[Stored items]
* * * * *
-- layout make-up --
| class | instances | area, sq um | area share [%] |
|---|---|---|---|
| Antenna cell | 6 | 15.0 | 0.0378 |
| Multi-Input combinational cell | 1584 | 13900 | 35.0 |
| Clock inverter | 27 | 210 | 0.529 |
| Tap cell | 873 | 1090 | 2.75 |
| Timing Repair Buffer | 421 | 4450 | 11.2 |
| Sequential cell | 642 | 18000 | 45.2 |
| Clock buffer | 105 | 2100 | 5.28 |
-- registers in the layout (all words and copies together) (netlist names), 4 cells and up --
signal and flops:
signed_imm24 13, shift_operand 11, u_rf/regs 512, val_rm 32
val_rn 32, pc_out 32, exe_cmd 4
--- src/rtl/axi_logger_ctrl.sv ---
// axi_logger_ctrl: run controller for the AR/AW BRAM loggers, sequencing clear/run/stop
// and exposing CTRL/CMD/STATUS/RUNCNT registers plus a full interrupt.
module axi_logger_ctrl #(
  parameter int CLEAR_CYCLES  = 2,
  parameter int RUNCNT_BITW   = 32,
  parameter int REG_ADDR_BITW = 4
) (
  input  logic                     Clk_CI,
  input  logic                     Rst_RBI,
  input  logic                     RegWrEn_SI,
  input  logic                     RegRdEn_SI,
  input  logic [REG_ADDR_BITW-1:0] RegAddr_DI,
  input  logic [31:0]              RegWrData_DI,
  output logic [31:0]              RegRdData_DO,
  input  logic                     ArFull_SI,
  input  logic                     AwFull_SI,
  output logic                     Clear_SO,
  output logic                     LogEn_SO,
  output logic                     IrqFull_SO
);
  localparam int CW = $clog2(CLEAR_CYCLES + 1);
  localparam int IW = REG_ADDR_BITW - 2;
  typedef enum logic [1:0] {S_DIS, S_CLR, S_RUN, S_STOP} state_t;
  state_t                 r_state, w_nxt;
  logic [2:0]             r_ctrl, w_ctrl_nxt;
  logic [CW-1:0]          r_clr_cnt;
  logic [RUNCNT_BITW-1:0] r_runcnt;
  logic                   r_full_d, r_pend, r_irq;
  logic [31:0]            r_rd;
  logic [IW-1:0]          w_idx;
  logic                   w_wr_ctrl, w_wr_cmd, w_clr, w_ack, w_full, w_edge, w_enter_clr, w_pend_nxt;
  logic [31:0]            w_rd_data;
  logic                   w_unused;
  assign w_idx       = RegAddr_DI[REG_ADDR_BITW-1:2];
  assign w_wr_ctrl   = RegWrEn_SI && w_idx == IW'(0);
  assign w_wr_cmd    = RegWrEn_SI && w_idx == IW'(1);
  assign w_clr       = w_wr_cmd && RegWrData_DI[0];
  assign w_ack       = w_wr_cmd && RegWrData_DI[1];
  assign w_ctrl_nxt  = w_wr_ctrl ? RegWrData_DI[2:0] : r_ctrl;
  assign w_full      = ArFull_SI | AwFull_SI;
  assign w_edge      = w_full && !r_full_d && r_state == S_RUN;
  assign w_enter_clr = w_nxt == S_CLR && r_state != S_CLR;
  // Entering CLEAR beats a same-cycle full edge; a full edge beats ACK.
  assign w_pend_nxt  = w_enter_clr ? 1'b0 : w_edge ? 1'b1 : w_ack ? 1'b0 : r_pend;
  assign w_rd_data   = w_idx == IW'(0) ? {29'b0, r_ctrl} :
                       w_idx == IW'(2) ? {27'b0, r_pend, AwFull_SI, ArFull_SI, r_state} :
                       w_idx == IW'(3) ? 32'(r_runcnt) : 32'b0;
  assign w_unused    = ^{RegWrData_DI[31:3], RegAddr_DI[1:0]};
  always_ff @(posedge Clk_CI or negedge Rst_RBI)
    if (!Rst_RBI) r_state <= S_DIS;
    else          r_state <= w_nxt;
  always_comb begin
    w_nxt = r_state;
    case (r_state)
      S_DIS:   w_nxt = (w_clr || (w_wr_ctrl && RegWrData_DI[0] && !r_ctrl[0])) ? S_CLR : S_DIS;
      S_CLR:   w_nxt = r_clr_cnt != CW'(CLEAR_CYCLES - 1) ? S_CLR : w_ctrl_nxt[0] ? S_RUN : S_DIS;
      S_RUN:   w_nxt = w_clr ? S_CLR : !w_ctrl_nxt[0] ? S_DIS : (w_full && w_ctrl_nxt[1]) ? S_STOP : S_RUN;
      default: w_nxt = w_clr ? S_CLR : !w_ctrl_nxt[0] ? S_DIS : S_STOP;
    endcase
  end
  always_comb begin
    Clear_SO   = r_state == S_CLR;
    LogEn_SO   = r_state == S_RUN;
    IrqFull_SO = r_irq;
  end
  assign RegRdData_DO = r_rd;
  always_ff @(posedge Clk_CI or negedge Rst_RBI)
    if (!Rst_RBI) begin
      r_ctrl    <= '0;
      r_clr_cnt <= '0;
      r_runcnt  <= '0;
      r_full_d  <= 1'b0;
      r_pend    <= 1'b0;
      r_irq     <= 1'b0;
      r_rd      <= '0;
    end else begin
      r_ctrl    <= w_ctrl_nxt;
      r_clr_cnt <= r_state == S_CLR ? r_clr_cnt + CW'(1) : '0;
      r_runcnt  <= r_state == S_CLR ? '0 :
                   (r_state == S_RUN && !(&r_runcnt)) ? r_runcnt + RUNCNT_BITW'(1) : r_runcnt;
      // Held low through CLEAR so a full still asserted afterwards re-triggers in RUN.
      r_full_d  <= (r_state == S_CLR || w_nxt == S_CLR) ? 1'b0 : w_full;
      r_pend    <= w_pend_nxt;
      r_irq     <= w_pend_nxt & w_ctrl_nxt[2];
      if (RegRdEn_SI) r_rd <= w_rd_data;
    end
endmodule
* * * * *
### Exercise directions
Recopy the entries above exactly, with every line included.

### Written reply
-- layout make-up --
| class | instances | area, sq um | area share [%] |
|---|---|---|---|
| Antenna cell | 6 | 15.0 | 0.0378 |
| Multi-Input combinational cell | 1584 | 13900 | 35.0 |
| Clock inverter | 27 | 210 | 0.529 |
| Tap cell | 873 | 1090 | 2.75 |
| Timing Repair Buffer | 421 | 4450 | 11.2 |
| Sequential cell | 642 | 18000 | 45.2 |
| Clock buffer | 105 | 2100 | 5.28 |
-- registers in the layout (all words and copies together) (netlist names), 4 cells and up --
signal and flops:
signed_imm24 13, shift_operand 11, u_rf/regs 512, val_rm 32
val_rn 32, pc_out 32, exe_cmd 4
--- src/rtl/axi_logger_ctrl.sv ---
// axi_logger_ctrl: run controller for the AR/AW BRAM loggers, sequencing clear/run/stop
// and exposing CTRL/CMD/STATUS/RUNCNT registers plus a full interrupt.
module axi_logger_ctrl #(
  parameter int CLEAR_CYCLES  = 2,
  parameter int RUNCNT_BITW   = 32,
  parameter int REG_ADDR_BITW = 4
) (
  input  logic                     Clk_CI,
  input  logic                     Rst_RBI,
  input  logic                     RegWrEn_SI,
  input  logic                     RegRdEn_SI,
  input  logic [REG_ADDR_BITW-1:0] RegAddr_DI,
  input  logic [31:0]              RegWrData_DI,
  output logic [31:0]              RegRdData_DO,
  input  logic                     ArFull_SI,
  input  logic                     AwFull_SI,
  output logic                     Clear_SO,
  output logic                     LogEn_SO,
  output logic                     IrqFull_SO
);
  localparam int CW = $clog2(CLEAR_CYCLES + 1);
  localparam int IW = REG_ADDR_BITW - 2;
  typedef enum logic [1:0] {S_DIS, S_CLR, S_RUN, S_STOP} state_t;
  state_t                 r_state, w_nxt;
  logic [2:0]             r_ctrl, w_ctrl_nxt;
  logic [CW-1:0]          r_clr_cnt;
  logic [RUNCNT_BITW-1:0] r_runcnt;
  logic                   r_full_d, r_pend, r_irq;
  logic [31:0]            r_rd;
  logic [IW-1:0]          w_idx;
  logic                   w_wr_ctrl, w_wr_cmd, w_clr, w_ack, w_full, w_edge, w_enter_clr, w_pend_nxt;
  logic [31:0]            w_rd_data;
  logic                   w_unused;
  assign w_idx       = RegAddr_DI[REG_ADDR_BITW-1:2];
  assign w_wr_ctrl   = RegWrEn_SI && w_idx == IW'(0);
  assign w_wr_cmd    = RegWrEn_SI && w_idx == IW'(1);
  assign w_clr       = w_wr_cmd && RegWrData_DI[0];
  assign w_ack       = w_wr_cmd && RegWrData_DI[1];
  assign w_ctrl_nxt  = w_wr_ctrl ? RegWrData_DI[2:0] : r_ctrl;
  assign w_full      = ArFull_SI | AwFull_SI;
  assign w_edge      = w_full && !r_full_d && r_state == S_RUN;
  assign w_enter_clr = w_nxt == S_CLR && r_state != S_CLR;
  // Entering CLEAR beats a same-cycle full edge; a full edge beats ACK.
  assign w_pend_nxt  = w_enter_clr ? 1'b0 : w_edge ? 1'b1 : w_ack ? 1'b0 : r_pend;
  assign w_rd_data   = w_idx == IW'(0) ? {29'b0, r_ctrl} :
                       w_idx == IW'(2) ? {27'b0, r_pend, AwFull_SI, ArFull_SI, r_state} :
                       w_idx == IW'(3) ? 32'(r_runcnt) : 32'b0;
  assign w_unused    = ^{RegWrData_DI[31:3], RegAddr_DI[1:0]};
  always_ff @(posedge Clk_CI or negedge Rst_RBI)
    if (!Rst_RBI) r_state <= S_DIS;
    else          r_state <= w_nxt;
  always_comb begin
    w_nxt = r_state;
    case (r_state)
      S_DIS:   w_nxt = (w_clr || (w_wr_ctrl && RegWrData_DI[0] && !r_ctrl[0])) ? S_CLR : S_DIS;
      S_CLR:   w_nxt = r_clr_cnt != CW'(CLEAR_CYCLES - 1) ? S_CLR : w_ctrl_nxt[0] ? S_RUN : S_DIS;
      S_RUN:   w_nxt = w_clr ? S_CLR : !w_ctrl_nxt[0] ? S_DIS : (w_full && w_ctrl_nxt[1]) ? S_STOP : S_RUN;
      default: w_nxt = w_clr ? S_CLR : !w_ctrl_nxt[0] ? S_DIS : S_STOP;
    endcase
  end
  always_comb begin
    Clear_SO   = r_state == S_CLR;
    LogEn_SO   = r_state == S_RUN;
    IrqFull_SO = r_irq;
  end
  assign RegRdData_DO = r_rd;
  always_ff @(posedge Clk_CI or negedge Rst_RBI)
    if (!Rst_RBI) begin
      r_ctrl    <= '0;
      r_clr_cnt <= '0;
      r_runcnt  <= '0;
      r_full_d  <= 1'b0;
      r_pend    <= 1'b0;
      r_irq     <= 1'b0;
      r_rd      <= '0;
    end else begin
      r_ctrl    <= w_ctrl_nxt;
      r_clr_cnt <= r_state == S_CLR ? r_clr_cnt + CW'(1) : '0;
      r_runcnt  <= r_state == S_CLR ? '0 :
                   (r_state == S_RUN && !(&r_runcnt)) ? r_runcnt + RUNCNT_BITW'(1) : r_runcnt;
      // Held low through CLEAR so a full still asserted afterwards re-triggers in RUN.
      r_full_d  <= (r_state == S_CLR || w_nxt == S_CLR) ? 1'b0 : w_full;
      r_pend    <= w_pend_nxt;
      r_irq     <= w_pend_nxt & w_ctrl_nxt[2];
      if (RegRdEn_SI) r_rd <= w_rd_data;
    end
endmodule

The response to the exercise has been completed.